[src/rtl/ex_operand_issue.sv]
// ID/EX stage: registers the decoded instruction, forwards ALU operands from
// EX/MEM and MEM/WB, detects load-use hazards and inserts bubbles on flush/stall.
module ex_operand_issue #(
    parameter int unsigned WIDTH = 32,
    parameter int unsigned RBITS = 5
) (
    input  logic             clk,
    input  logic             rst,
    input  logic             id_valid,
    input  logic [WIDTH-1:0] id_rs_data,
    input  logic [WIDTH-1:0] id_rt_data,
    input  logic [WIDTH-1:0] id_imm,
    input  logic [RBITS-1:0] id_rs,
    input  logic [RBITS-1:0] id_rt,
    input  logic [RBITS-1:0] id_rd,
    input  logic [5:0]       id_funct,
    input  logic [4:0]       id_shamt,
    input  logic [1:0]       id_op,
    input  logic             id_alu_src_imm,
    input  logic             id_reg_dst,
    input  logic             id_reg_write,
    input  logic             id_mem_read,
    input  logic             id_mem_write,
    input  logic             flush,
    input  logic             exmem_reg_write,
    input  logic [RBITS-1:0] exmem_rd,
    input  logic [WIDTH-1:0] exmem_result,
    input  logic             memwb_reg_write,
    input  logic [RBITS-1:0] memwb_rd,
    input  logic [WIDTH-1:0] memwb_result,
    output logic             stall,
    output logic [5:0]       ex_funct,
    output logic [1:0]       ex_op,
    output logic [4:0]       ex_shamt,
    output logic [WIDTH-1:0] ex_src1,
    output logic [WIDTH-1:0] ex_src2,
    output logic [WIDTH-1:0] ex_store_data,
    output logic [RBITS-1:0] ex_dest,
    output logic             ex_valid,
    output logic             ex_reg_write,
    output logic             ex_mem_read,
    output logic             ex_mem_write
);

    logic             valid_q;
    logic             reg_write_q;
    logic             mem_read_q;
    logic             mem_write_q;
    logic             alu_src_imm_q;
    logic [5:0]       funct_q;
    logic [1:0]       op_q;
    logic [4:0]       shamt_q;
    logic [RBITS-1:0] rs_q;
    logic [RBITS-1:0] rt_q;
    logic [RBITS-1:0] dest_q;
    logic [WIDTH-1:0] rs_val_q;
    logic [WIDTH-1:0] rt_val_q;
    logic [WIDTH-1:0] imm_q;

    logic             hz;
    logic             load;
    logic [WIDTH-1:0] rs_cap;
    logic [WIDTH-1:0] rt_cap;
    logic [WIDTH-1:0] fwd_a;
    logic [WIDTH-1:0] fwd_b;

    // Load-use hazard: the load in EX writes a register the ID instruction reads.
    always_comb begin
        hz = valid_q & mem_read_q & (dest_q != '0) & id_valid &
             ((dest_q == id_rs) | (dest_q == id_rt));
    end

    assign stall = hz & ~flush;
    // Invalid decode slots are captured as zeroed bubbles too.
    assign load  = id_valid & ~flush & ~hz;

    // Same-cycle register-file write: take the WB value instead of stale read data.
    always_comb begin
        rs_cap = id_rs_data;
        rt_cap = id_rt_data;
        if (memwb_reg_write && (memwb_rd != '0) && (memwb_rd == id_rs)) begin
            rs_cap = memwb_result;
        end
        if (memwb_reg_write && (memwb_rd != '0) && (memwb_rd == id_rt)) begin
            rt_cap = memwb_result;
        end
    end

    // ID/EX register: reset and bubbles clear every field, otherwise capture.
    always_ff @(posedge clk) begin
        if (rst || !load) begin
            valid_q       <= 1'b0;
            reg_write_q   <= 1'b0;
            mem_read_q    <= 1'b0;
            mem_write_q   <= 1'b0;
            alu_src_imm_q <= 1'b0;
            funct_q       <= '0;
            op_q          <= '0;
            shamt_q       <= '0;
            rs_q          <= '0;
            rt_q          <= '0;
            dest_q        <= '0;
            rs_val_q      <= '0;
            rt_val_q      <= '0;
            imm_q         <= '0;
        end else begin
            valid_q       <= 1'b1;
            reg_write_q   <= id_reg_write;
            mem_read_q    <= id_mem_read;
            mem_write_q   <= id_mem_write;
            alu_src_imm_q <= id_alu_src_imm;
            funct_q       <= id_funct;
            op_q          <= id_op;
            shamt_q       <= id_shamt;
            rs_q          <= id_rs;
            rt_q          <= id_rt;
            dest_q        <= id_reg_dst ? id_rd : id_rt;
            rs_val_q      <= rs_cap;
            rt_val_q      <= rt_cap;
            imm_q         <= id_imm;
        end
    end

    // Operand forwarding: EX/MEM is newer than MEM/WB; r0 is never forwarded.
    always_comb begin
        fwd_a = rs_val_q;
        fwd_b = rt_val_q;
        if (exmem_reg_write && (exmem_rd != '0) && (exmem_rd == rs_q)) begin
            fwd_a = exmem_result;
        end else if (memwb_reg_write && (memwb_rd != '0) && (memwb_rd == rs_q)) begin
            fwd_a = memwb_result;
        end
        if (exmem_reg_write && (exmem_rd != '0) && (exmem_rd == rt_q)) begin
            fwd_b = exmem_result;
        end else if (memwb_reg_write && (memwb_rd != '0) && (memwb_rd == rt_q)) begin
            fwd_b = memwb_result;
        end
    end

    assign ex_src1       = fwd_a;
    assign ex_src2       = alu_src_imm_q ? imm_q : fwd_b;
    assign ex_store_data = fwd_b;
    assign ex_funct      = funct_q;
    assign ex_op         = op_q;
    assign ex_shamt      = shamt_q;
    assign ex_dest       = dest_q;
    assign ex_valid      = valid_q;
    assign ex_reg_write  = reg_write_q;
    assign ex_mem_read   = mem_read_q;
    assign ex_mem_write  = mem_write_q;

endmodule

□ □ □ □

* [WORK TASK] Copy out every line of the listing that includes the string "bubbles".

* [SOLVED EXERCISE]
// EX/MEM and MEM/WB, detects load-use hazards and inserts bubbles on flush/stall.
    // Invalid decode slots are captured as zeroed bubbles too.
    // ID/EX register: reset and bubbles clear every field, otherwise capture.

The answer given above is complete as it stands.